### Your task:
Repeat exactly the lines from the first line of the records through the line containing "localparam int VSIZE", and nothing more.

### Extracted data entries:
- Opening Delimiter -
--- src/rtl/dram_write_coalescer_pkg.sv ---
// System-wide TileAccumUnit configuration shared by the write pipeline blocks.
// WCOAL_N_LINE is the default line-buffer depth for dram_write_coalescer.
package TauCfg;
   localparam int VSIZE          = 4;
   localparam int CACHE_SIZE     = 4;
   localparam int DATA_BW        = 32;
   localparam int GLOBAL_ADDR_BW = 16;
   localparam int WCOAL_N_LINE   = 2;
endpackage

--- src/rtl/dram_write_coalescer_line_group_select.sv ---
// Combinational: picks the lowest pending lane's line tag, the lanes sharing it,
// and for each word offset the highest-index group lane writing that word.
module LineGroupSelect #(
   parameter int VSIZE = 4,
   parameter int CSIZE = 4,
   parameter int GBW   = 16,
   localparam int CC_BW = $clog2(CSIZE),
   localparam int LW    = (VSIZE > 1) ? $clog2(VSIZE) : 1,
   localparam int TW    = GBW - CC_BW
) (
   input  logic [VSIZE-1:0][GBW-1:0] addr,
   input  logic [VSIZE-1:0]          pending,
   output logic [TW-1:0]             tag,
   output logic [VSIZE-1:0]          group,
   output logic [CSIZE-1:0]          win_vld,
   output logic [CSIZE-1:0][LW-1:0]  win_lane
);
   always_comb begin
      tag      = '0;
      group    = '0;
      win_vld  = '0;
      win_lane = '0;
      for (int i = VSIZE - 1; i >= 0; i--) begin
         if (pending[i]) tag = addr[i][GBW-1:CC_BW];
      end
      for (int i = 0; i < VSIZE; i++) begin
         group[i] = pending[i] && (addr[i][GBW-1:CC_BW] == tag);
      end
      // ascending scan: a later (higher) lane overwrites the same offset
      for (int i = 0; i < VSIZE; i++) begin
         if (group[i]) begin
            win_vld[addr[i][CC_BW-1:0]]  = 1'b1;
            win_lane[addr[i][CC_BW-1:0]] = LW'(i);
         end
      end
   end
endmodule

--- src/rtl/dram_write_coalescer.sv ---
// Merges address+data warps into an N_LINE line buffer and emits masked line writes; 1 cycle
// accept-to-merge, one line group per MERGE cycle; evictions stall until dramw_ack.
module dram_write_coalescer #(
   parameter int VSIZE  = TauCfg::VSIZE,
   parameter int CSIZE  = TauCfg::CACHE_SIZE,
   parameter int DBW    = TauCfg::DATA_BW,
   parameter int GBW    = TauCfg::GLOBAL_ADDR_BW,
   parameter int N_LINE = TauCfg::WCOAL_N_LINE
) (
   input  logic                      i_clk,
   input  logic                      i_rst,
   input  logic                      addrval_rdy,
   output logic                      addrval_ack,
   input  logic [VSIZE-1:0][GBW-1:0] i_address,
   input  logic [VSIZE-1:0]          i_valid,
   input  logic                      alu_dat_rdy,
   output logic                      alu_dat_ack,
   input  logic [VSIZE-1:0][DBW-1:0] i_alu_dat,
   input  logic                      flush_rdy,
   output logic                      flush_ack,
   output logic                      dramw_rdy,
   input  logic                      dramw_ack,
   output logic [GBW-1:0]            o_dramwa,
   output logic [CSIZE-1:0][DBW-1:0] o_dramwd,
   output logic [CSIZE-1:0]          o_dramw_mask
);
   localparam int CC_BW = $clog2(CSIZE);
   localparam int TW    = GBW - CC_BW;
   localparam int LW    = (VSIZE > 1) ? $clog2(VSIZE) : 1;
   localparam int IW    = (N_LINE > 1) ? $clog2(N_LINE) : 1;
   localparam int AW    = IW;

   // age is an allocation rank among valid entries: 0 is the oldest
   typedef struct packed {
      logic                      valid;
      logic [TW-1:0]             tag;
      logic [AW-1:0]             age;
      logic [CSIZE-1:0]          mask;
      logic [CSIZE-1:0][DBW-1:0] data;
   } entry_t;

   typedef enum logic [1:0] {IDLE, MERGE, EVICT, FLUSH} state_t;

   state_t                      state, ret;
   entry_t                      ent [N_LINE];
   logic [VSIZE-1:0][GBW-1:0]   addr_q;
   logic [VSIZE-1:0][DBW-1:0]   data_q;
   logic [VSIZE-1:0]            pending;
   logic [IW-1:0]               vic;

   logic [TW-1:0]               grp_tag;
   logic [VSIZE-1:0]            group;
   logic [CSIZE-1:0]            win_vld;
   logic [CSIZE-1:0][LW-1:0]    win_lane;

   logic                        hit, free_vld, any_valid, merge_ok, start_ev;
   logic [IW-1:0]               hit_idx, free_idx, old_idx, tgt, ev_idx;
   logic [AW:0]                 nvalid;
   entry_t                      mer, ev_src;

   LineGroupSelect #(.VSIZE(VSIZE), .CSIZE(CSIZE), .GBW(GBW)) u_sel (
      .addr     (addr_q),
      .pending  (pending),
      .tag      (grp_tag),
      .group    (group),
      .win_vld  (win_vld),
      .win_lane (win_lane)
   );

   always_comb begin
      hit       = 1'b0;
      hit_idx   = '0;
      free_vld  = 1'b0;
      free_idx  = '0;
      old_idx   = '0;
      any_valid = 1'b0;
      nvalid    = '0;
      for (int i = N_LINE - 1; i >= 0; i--) begin
         if (ent[i].valid && ent[i].tag == grp_tag) begin
            hit     = 1'b1;
            hit_idx = IW'(i);
         end
         if (!ent[i].valid) begin
            free_vld = 1'b1;
            free_idx = IW'(i);
         end
         if (ent[i].valid && ent[i].age == '0) old_idx = IW'(i);
         if (ent[i].valid) begin
            any_valid = 1'b1;
            nvalid    = nvalid + (AW+1)'(1);
         end
      end
      tgt = hit ? hit_idx : free_idx;
      mer = ent[tgt];
      if (!hit) begin
         mer.valid = 1'b1;
         mer.tag   = grp_tag;
         mer.age   = nvalid[AW-1:0];
         mer.mask  = '0;
      end
      for (int o = 0; o < CSIZE; o++) begin
         if (win_vld[o]) begin
            mer.mask[o] = 1'b1;
            mer.data[o] = data_q[win_lane[o]];
         end
      end
      merge_ok = (state == MERGE) && (pending != '0) && (hit || free_vld);
      // a full line leaves straight from the merge result; otherwise the oldest entry goes
      start_ev = ((state == MERGE) && (pending != '0) && !(hit || free_vld)) ||
                 (merge_ok && (&mer.mask)) ||
                 ((state == FLUSH) && any_valid);
      ev_src   = merge_ok ? mer : ent[old_idx];
      ev_idx   = merge_ok ? tgt : old_idx;
   end

   always_ff @(posedge i_clk or negedge i_rst) begin
      if (!i_rst) begin
         state        <= IDLE;
         ret          <= IDLE;
         addrval_ack  <= 1'b0;
         alu_dat_ack  <= 1'b0;
         flush_ack    <= 1'b0;
         dramw_rdy    <= 1'b0;
         o_dramwa     <= '0;
         o_dramwd     <= '0;
         o_dramw_mask <= '0;
         addr_q       <= '0;
         data_q       <= '0;
         pending      <= '0;
         vic          <= '0;
         for (int i = 0; i < N_LINE; i++) ent[i] <= '0;
      end else begin
         flush_ack <= 1'b0;
         case (state)
            IDLE: begin
               if (addrval_ack) begin
                  addrval_ack <= 1'b0;
                  alu_dat_ack <= 1'b0;
                  addr_q      <= i_address;
                  data_q      <= i_alu_dat;
                  pending     <= i_valid;
                  if (|i_valid) state <= MERGE;
               end else if (addrval_rdy && alu_dat_rdy) begin
                  addrval_ack <= 1'b1;
                  alu_dat_ack <= 1'b1;
               end else if (flush_rdy && !flush_ack) begin
                  state <= FLUSH;
               end
            end
            MERGE: begin
               if (pending == '0) begin
                  state <= IDLE;
               end else if (hit || free_vld) begin
                  ent[tgt] <= mer;
                  pending  <= pending & ~group;
                  if (&mer.mask) state <= EVICT;
                  else if ((pending & ~group) == '0) state <= IDLE;
               end else begin
                  state <= EVICT;
               end
            end
            EVICT: begin
               if (dramw_ack) begin
                  dramw_rdy <= 1'b0;
                  for (int j = 0; j < N_LINE; j++) begin
                     if (ent[j].valid && ent[j].age > ent[vic].age)
                        ent[j].age <= ent[j].age - AW'(1);
                  end
                  ent[vic].valid <= 1'b0;
                  state          <= ret;
               end
            end
            FLUSH: begin
               if (any_valid) begin
                  state <= EVICT;
               end else begin
                  flush_ack <= 1'b1;
                  state     <= IDLE;
               end
            end
            default: state <= IDLE;
         endcase
         if (start_ev) begin
            ret          <= state;
            vic          <= ev_idx;
            dramw_rdy    <= 1'b1;
            o_dramwa     <= {ev_src.tag, {CC_BW{1'b0}}};
            o_dramwd     <= ev_src.data;
            o_dramw_mask <= ev_src.mask;
         end
      end
   end
endmodule
--- config.mk ---
export PLATFORM = sky130hd
export DESIGN_NAME = dram_write_coalescer
export DESIGN_NICKNAME = d
export VERILOG_FILES = /design/src/rtl/dram_write_coalescer_pkg.sv /design/src/rtl/dram_write_coalescer_line_group_select.sv /design/src/rtl/dram_write_coalescer.sv
export SDC_FILE = /design/constraint.sdc
export NUM_CORES = 2
export LEC_CHECK = 0
export ABC_AREA = 1
export CORE_ASPECT_RATIO = 1.2
export CORE_UTILIZATION = 53
export DETAILED_ROUTE_END_ITERATION = 8
export PLACE_DENSITY = 0.78
export SLEW_MARGIN = 20
export SYNTH_ARGS = -nofsm -noshare
export SYNTH_HDL_FRONTEND = slang
export SYNTH_HIERARCHICAL = 1
export SYNTH_SLANG_ARGS = --single-unit
--- constraint.sdc ---
create_clock -name i_clk -period 3.2 [get_ports i_clk]
set_input_delay 0.64 -clock i_clk [delete_from_list [all_inputs] [get_ports i_clk]]
set_output_delay 0.64 -clock i_clk [all_outputs]
set_load 0.005 [all_outputs]
==> flow_summary.yaml <==
global_route:
  overflow: 0
  grt_max_degree: 211
  grt_pass1_wl_mm: 201
  grtUsageTotal_pct: 36.6
  antenna_found_initial: 1
  grt_pass1_vias: 35900
power_and_ir_drop:
  ir_drop_v: 0.000717
  leakagePower_nw: 23.9
  power_density_mw_per_mm2: 1210
  p_total_mw: 57.6
floorplanning:
  num_rows: 105
  dieArea_sq_mm: 0.0708
  die_x_um: 243
  core_sq_mm: 0.0687
  start_util_pct: 53.8
  io_pins: 354
  fp.dieH_um: 291
synth:
  syn-cell-area_sq_mm: 0.0370
  ys_async_sr_fraction_pct: 100
  synth.most_common_cell: "nand2_1"
  synth_edf_count: 0
  yosys-top-cells-count: "1784 x nand2_1, 700 x o21ai_0, 697 x inv_1"
  syn_inst: 5343
  yosys-top-cells-area: "dfrtp_1 44%, nand2_1 18%, o21ai_0 9.5%"
  postSynthAreaPerCell_sq_um: 6.92
  yosys.area.top_type: "dfrtp_1"
  ys.flop_type: "dfrtp_1"
  synth_seq_cells: 647
  ys_seq_area_share_pct: 43.8
  yosysUniqueCellTypes: 41
  synth_top_area_share_pct: 43.8
  yosysWarnings: 6
sta:
  hold_violations: 0
  slew_violations: 0
  fin_skew_ps: 34.9
  fmax_ghz: 0.288
  fin_ws_ps: -268
  tightest_slew_ps: 920
  rsz0062_at_grt: "true"
  fin_tns_setup_ps: -31480
  post-route-period-util_pct: 108
  setup_violations: 290
  maxSlewHeadroom_pct: 38.6
  final.min_clock_period_ps: 3470
critical_path:
  reg2regPathDepth: 20
  cp-end-kind: "flip-flop"
  arrival_ps: 4040
  regToRegStartpoint: "pending[2]$_DFFE_PN0P_"
  cp-endpoint: "o_dramwd[117]$_DFFE_PN0P_"
  path_max_fanout: 36
  r2r_end: "o_dramwd[117]$_DFFE_PN0P_"
  setup.worst_path.start_class: "flip-flop"
  regToRegSetupSlack_ps: -270
  worstSetupStartpoint: "pending[2]$_DFFE_PN0P_"
  path_class: "flip-flop to flip-flop"
  crit_required_ps: 3780
route:
  totalWireLength_mm: 137
  drt-pass1-iter-count: 9
  vias_per_cell: 5.69
  wl_per_cell_um: 20.1
  via_count: 38600
  drt_iter0_markers: 4380
  ant_nets: 0
  drcViolationCount: 0
clocking:
  worstSkewPairLatency_ps: 650
  cts_sinks: 647
  cts_buffers: 72
  cts_tree: "done"
  cts_root_buffer: "clkbuf_16"
  cts_max_path_buffers: 3
  clkTransAtPathRegs_ps: 60
  cts.htree.levels: 3
placement:
  placed_cells: 6607
  io_buffers: 351
  hpwl_mm: 92.3
  place_congestion: 0.950
outcome:
  violations: "setup timing"
  status: "complete, but fails checks"
final_layout:
  drive_gt1_share_pct: 12.4
  register_area_sq_mm: 0.0162
  multi_input_area_sq_mm: 0.0170
  fin_util_pct: 69.5
  syn_to_final_growth_pct: 29.1
  final_cells: 6791
  diodes: 0
  nFillCells: 5584
  fin_nets: 6031
worst_hold_path:
  holdCritStartpoint: "ret[0]$_DFFE_PN0P_"
  hp-class: "flip-flop to flip-flop"
job:
  drv_cap: 0
-- final cells by class --
class	count	area share, %
Clock buffer	99	4.39
Clock inverter	31	0.807
Inverter	725	5.88
Multi-Input combinational cell	3621	35.6
Sequential cell	647	33.9
Tap cell	909	2.38
Timing Repair Buffer	756	17.0
Timing Repair inverter	3	0.0603
-- worst min-delay path by stage --
stage          slack, ps  depth (start not counted)                    end
2_1_floorplan        340                          0  addr_q[0]$_DFFE_PN0P_
3_3_place_gp         450                          1     ret[0]$_DFFE_PN0P_
3_5_place_dp         450                          1     ret[0]$_DFFE_PN0P_
4_1_cts              470                          1     ret[0]$_DFFE_PN0P_
5_1_grt              480                          1     ret[0]$_DFFE_PN0P_
6_report             470                          1     ret[0]$_DFFE_PN0P_
-- cell families after synthesis --
logic type,count (synthesis),synth area share (%)
adder cells (fa/ha/maj),3,0.102
AO/OA/AOI/OAI,1347,19.8
multiplexers,2,0.0609
other,1,0.0101
buffers and inverters,1076,11.7
AND/OR/NAND/NOR,2256,24.2
flip-flops,647,43.8
XOR/XNOR,11,0.261
-- sequential cells by signal, indices dropped and copies added (netlist names) --
signal and cells:
ent 296, alu_dat_ack 1, flush_ack 1, pending 4, ret 2, o_dramw_mask 4
state 2, addr_q 64, dramw_rdy 1, data_q 128, vic 1, o_dramwd 128
o_dramwa 14, addrval_ack 1
-- cells in the final DEF (no fill, tap or decap), types with 94 or more instances in the layout --
cell,n
a21oi_1,286
clkbuf_16,94
o21ai_1,100
o211ai_1,141
o21ai_0,656
nor2_1,184
nand3_1,191
clkdlybuf4s50_1,350
nand2_1,1725
a31oi_1,112
buf_4,277
dfrtp_1,645
inv_1,686
-- power by group --
| group | total (mW) | switching (mW) | internal (mW) |
|---|---|---|---|
| clock | 8.87 | 3.63 | 5.24 |
| sequential | 15.7 | 3.28 | 12.4 |
| combinational | 33.1 | 19.9 | 13.2 |
-- worst max-delay path: stages, from the launching register on --
cell and delay [ps]:
dfrtp_2 420, buf_12 160, nand2_1 140, nand3_1 120
nand2_1 80, nand2_2 200, nand2_1 100, nand2_1 70
nand2_1 90, nor2_2 180, nand3_2 110, nor2_4 220
nand3_2 170, nand2_8 190, buf_12 210, a21oi_1 80
o21ai_0 90, nand3_1 140, a31oi_1 380, nand2_1 120
nand2_1 90
-- metrics by stage --
stage	area (sq um)	hold slack, ps	worst slack (ps)
2_1_floorplan	37000	344	163
3_3_place_gp	43700	451	-267
3_5_place_dp	43700	453	-309
4_1_cts	46600	468	-77.2
5_1_grt	47700	484	-331
6_report	47700	468	-268
-- metal layers --
metal	vias to the layer above	part of all wire, %	global-route usage, %
met3	516	8.8	6.22
met5	-	0.0095	0
li1	18000	-	-
met4	2	8.1	24.7
met2	2082	47	59.7
met1	18000	36	44.3
-- repair_timing --
item / 4_1_cts / 5_1_grt
hold buffers: 1 / 0
buffers inserted: 7 / 17
endpoints found under the setup margin: 417 / 451
resized for setup: 62 / 172
gates cloned: 4 / 25
hold endpoints to repair: 19 / 0
pin swaps: 7 / 58
Note: power is estimated with default switching activity, not from simulation.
- Closing Delimiter -
### Solved exercise:
--- src/rtl/dram_write_coalescer_pkg.sv ---
// System-wide TileAccumUnit configuration shared by the write pipeline blocks.
// WCOAL_N_LINE is the default line-buffer depth for dram_write_coalescer.
package TauCfg;
   localparam int VSIZE          = 4;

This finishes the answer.